The frustrating thing is that this is both the final nail in the coffin for computing freedom, while also having a legitimate use case. I'm seeing new banks that flat out do not have a web UI at all. The reality is that desktop OSs and browsers have done nothing to stop the fact that it is trivial for a regular person to accidentally install malware which is completely transparent.
Online fraud and theft is exploding right now and the average person is simply not capable of securing a laptop so the companies have decided to only allow secure access through a phone which can usually be trusted to be malware free.
And in 100 years you will need to have your brain scanned to withdraw cash. The process will validate both your identity and that you aren't being coerced.
It has to stop somewhere. 100% security may reduce the banks' fraud costs but it isn't acceptable for personal freedom. "Choose a different bank then" only works until all they all adopt it.
The banks aren't the ones taking the loss for scams since their system doesn't have any faults, it's you or your computer that authorized the translation. I can see the reasoning for the push to more secure transactions. We constantly have people being scammed of their life savings due to sophisticated attacks beyond their understanding.

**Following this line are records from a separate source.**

**src/gbc_regs.vh**
```
`ifndef GBC_REGS_VH
`define GBC_REGS_VH
// ************************************************************
// register map
// ************************************************************
`define GBC_ADDR_PARTNER_PAGE  5'h08
`define GBC_ADDR_CONFIG        5'h09
`define GBC_ADDR_ADVERT        5'h05
`define GBC_CONFIG_RESET       16'h0300
`define GBC_CONFIG_WMASK       16'hff80
`define GBC_TEST_HI            15
`define GBC_TEST_LO            13
`define GBC_ROLE_OVR_BIT       12
`define GBC_ROLE_VAL_BIT       11
`define GBC_PORT_TYPE_BIT      10
`define GBC_FD_ADV_BIT         9
`define GBC_HD_ADV_BIT         8
`define GBC_CABLE_TEST_BIT     7
`define GBC_PAGE_MSG_BIT       13
`define GBC_PAGE_TOGGLE_BIT    11
`define GBC_PAGE_RESET         16'h2001
`define GBC_TEST_NORMAL        3'h0
`endif

```
**src/gbc_edge.v**
```verilog
`timescale 1ns/1ns
// ************************************************************
// falling edge detector, registered pulse out
// ************************************************************
module gbc_edge (
   ref_clk,
   rstn,
   level,
   fall_pulse
);
   input  wire ref_clk;
   input  wire rstn;
   input  wire level;
   output reg  fall_pulse;

   reg         level_q;

   always @(posedge ref_clk) begin
      if (!rstn) begin
         // follows the pin in reset, so release never shows a false drop
         level_q    <= level;
         fall_pulse <= 1'b0;
      end else begin
         level_q    <= level;
         fall_pulse <= level_q & ~level;
      end
   end
endmodule // gbc_edge

```
**src/gbc_config_regs.v**
```verilog
`timescale 1ns/1ns
`include "gbc_regs.vh"
// Summary of operation
// - test code 0 normal, 1-4 compliance modes
// - codes 5-7: idles, 0001, pulse+63 zeros
// - override bit picks configured role
// - override role value one master, zero slave
// - port type bit feeds role negotiation
// - full duplex advert from bit 9, strapped
// - half duplex advert from bit 8, strapped
// - bit 7 launches cable test on link loss
// - report partner toggle, starts inverse of 5.11
// - eleven-bit partner page payload read-only
// - bit 13 flags message versus unformatted page
module gbc_config_regs (
   ref_clk,
   rstn,
   reg_addr,
   reg_wdata,
   reg_wr,
   reg_rd,
   reg_rdata,
   strap_fd_adv,
   strap_hd_adv,
   local_toggle_5_11,
   page_valid,
   page_is_message,
   page_toggle,
   page_payload,
   link_up,
   auto_role_master,
   test_pattern_sel,
   role_manual,
   role_master,
   multi_port,
   gig_full_duplex_advert,
   gig_half_duplex_advert,
   cable_test_start
);
   input  wire        ref_clk;
   input  wire        rstn;
   input  wire [4:0]  reg_addr;
   input  wire [15:0] reg_wdata;
   input  wire        reg_wr;
   input  wire        reg_rd;
   output reg  [15:0] reg_rdata;
   input  wire        strap_fd_adv;
   input  wire        strap_hd_adv;
   input  wire        local_toggle_5_11;
   input  wire        page_valid;
   input  wire        page_is_message;
   input  wire        page_toggle;
   input  wire [10:0] page_payload;
   input  wire        link_up;
   input  wire        auto_role_master;
   output reg  [7:0]  test_pattern_sel;
   output reg         role_manual;
   output reg         role_master;
   output reg         multi_port;
   output reg         gig_full_duplex_advert;
   output reg         gig_half_duplex_advert;
   output reg         cable_test_start;

   // ************************************************************
   // state
   // ************************************************************
   reg  [15:0] gigabit_base_config;
   reg         partner_page_is_message;
   reg         partner_page_toggle;
   reg  [10:0] partner_page_payload;
   reg         strap_pending;
   reg         page_seen;
   wire        link_fall;
   wire [2:0]  test_code;
   reg  [15:0] next_config;
   reg  [15:0] next_rdata;
   reg  [7:0]  next_test_sel;
   reg         next_role_master;
   wire        config_wr;

   // reset image of the received page word, split into its fields below
   localparam [15:0] PAGE_RESET = `GBC_PAGE_RESET;

   assign test_code = gigabit_base_config[`GBC_TEST_HI:`GBC_TEST_LO];
   // only offset 9 is writable; the page word is read-only
   assign config_wr = reg_wr & (reg_addr == `GBC_ADDR_CONFIG);

   // registered fall pulse: the test start lands two clocks after the drop
   gbc_edge u_link_edge (
      .ref_clk    (ref_clk),
      .rstn       (rstn),
      .level      (link_up),
      .fall_pulse (link_fall)
   );

   // ************************************************************
   // configuration register
   // ************************************************************
   always @* begin
      next_config = gigabit_base_config;
      if (strap_pending) begin
         // straps sampled one clock after reset release, never in reset
         next_config[`GBC_FD_ADV_BIT] = strap_fd_adv;
         next_config[`GBC_HD_ADV_BIT] = strap_hd_adv;
      end
      // a write in the strap cycle wins, so software keeps its own word
      if (config_wr) begin
         next_config = reg_wdata & `GBC_CONFIG_WMASK;
      end
   end

   always @(posedge ref_clk) begin
      if (!rstn) begin
         gigabit_base_config <= `GBC_CONFIG_RESET;
         strap_pending       <= 1'b1;
      end else begin
         gigabit_base_config <= next_config;
         strap_pending       <= 1'b0;
      end
   end

   // ************************************************************
   // received page status
   // ************************************************************
   // page fields hold until the partner sends its next page; before the first, the toggle tracks the inverse of ours
   always @(posedge ref_clk) begin
      if (!rstn) begin
         partner_page_is_message <= PAGE_RESET[`GBC_PAGE_MSG_BIT];
         partner_page_toggle     <= PAGE_RESET[`GBC_PAGE_TOGGLE_BIT];
         partner_page_payload    <= PAGE_RESET[10:0];
         page_seen               <= 1'b0;
      end else if (page_valid) begin
         partner_page_is_message <= page_is_message;
         partner_page_toggle     <= page_toggle;
         partner_page_payload    <= page_payload;
         page_seen               <= 1'b1;
      end else if (!page_seen) begin
         // before any page, expect the inverse of our own toggle
         partner_page_toggle     <= ~local_toggle_5_11;
      end
   end

   // ************************************************************
   // test pattern and role selection
   // ************************************************************
   always @* begin
      // one-hot, so each pattern engine needs a single enable
      case (test_code)
         3'h0:    next_test_sel = 8'h01;  // normal operation
         3'h1:    next_test_sel = 8'h02;  // waveform
         3'h2:    next_test_sel = 8'h04;  // jitter as master
         3'h3:    next_test_sel = 8'h08;  // jitter as slave
         3'h4:    next_test_sel = 8'h10;  // distortion
         3'h5:    next_test_sel = 8'h20;  // scrambled idles
         3'h6:    next_test_sel = 8'h40;  // repeated 0001
         3'h7:    next_test_sel = 8'h80;  // one pulse, 63 zeros
         default: next_test_sel = 8'h01;
      endcase
   end

   always @* begin
      // value bit only counts under override
      if (gigabit_base_config[`GBC_ROLE_OVR_BIT]) begin
         next_role_master = gigabit_base_config[`GBC_ROLE_VAL_BIT];
      end else begin
         next_role_master = auto_role_master;
      end
   end

   // ************************************************************
   // outputs to the link engine
   // ************************************************************
   always @(posedge ref_clk) begin
      if (!rstn) begin
         test_pattern_sel       <= 8'h01;
         role_manual            <= 1'b0;
         role_master            <= 1'b0;
         multi_port             <= 1'b0;
         gig_full_duplex_advert <= 1'b1;
         gig_half_duplex_advert <= 1'b1;
         cable_test_start       <= 1'b0;
      end else begin
         test_pattern_sel       <= next_test_sel;
         role_manual            <= gigabit_base_config[`GBC_ROLE_OVR_BIT];
         role_master            <= next_role_master;
         multi_port             <= gigabit_base_config[`GBC_PORT_TYPE_BIT];
         gig_full_duplex_advert <= gigabit_base_config[`GBC_FD_ADV_BIT];
         gig_half_duplex_advert <= gigabit_base_config[`GBC_HD_ADV_BIT];
         // one pulse per drop; a link that bounces starts the test again
         cable_test_start       <= link_fall &
                                   gigabit_base_config[`GBC_CABLE_TEST_BIT];
      end
   end

   // ************************************************************
   // read port
   // ************************************************************
   always @* begin
      next_rdata = reg_rdata;
      if (reg_rd) begin
         case (reg_addr)
            `GBC_ADDR_CONFIG: next_rdata = gigabit_base_config & `GBC_CONFIG_WMASK;
            `GBC_ADDR_PARTNER_PAGE: begin
               next_rdata = 16'h0000;
               next_rdata[`GBC_PAGE_MSG_BIT]    = partner_page_is_message;
               next_rdata[`GBC_PAGE_TOGGLE_BIT] = partner_page_toggle;
               next_rdata[10:0]                 = partner_page_payload;
            end
            // unmapped addresses read as zero
            default: next_rdata = 16'h0000;
         endcase
      end
   end

   always @(posedge ref_clk) begin
      if (!rstn) begin
         reg_rdata <= 16'h0000;
      end else begin
         reg_rdata <= next_rdata;
      end
   end
endmodule // gbc_config_regs

```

I assume an old person cares about not being left poor and helpless in retirement more than they care about free software and computing freedom.
I think it's probably likely that we will end up in a situation where some devices like phones and maybe laptops are considered "secure environments" where banking transactions and such can be safely executed, while alternative devices will be available for complete freedom and tinkering. You'll likely always be able to run any program you want on your laptop but those programs will be limited to their own sandbox rather than having free access to any other programs data.
I agree, sort of -- I still think it's a farce. Unless this is implemented in a way that has a checklist that is updated so frequently as to force Windows users to do what they're often notorious for LOUDLY refusing to do... then it's more theatre.
As long as Windows users are allowed to remain as out of date on patches as they are, and depending on what the browser users as its attestation "source", I don't see how the browser and website can ever meaningfully establish the validity of the statement "the client is trusted to be malware free".
I wish the answer was that MS would secure Windows better. Sandboxing applications, and making it a pain in the ass to request high privilege functions. The current state of things is you just get a useless popup to grant admin access which literally every program requests so as a user you have no real tools to combat malware.
It's too hard for even someone who is highly knowledgeable to know if they have malware, let alone the average person.
Online fraud and theft is exploding right now and the average person is simply not capable of securing a laptop so the companies have decided to only allow secure access through a phone which can usually be trusted to be malware free.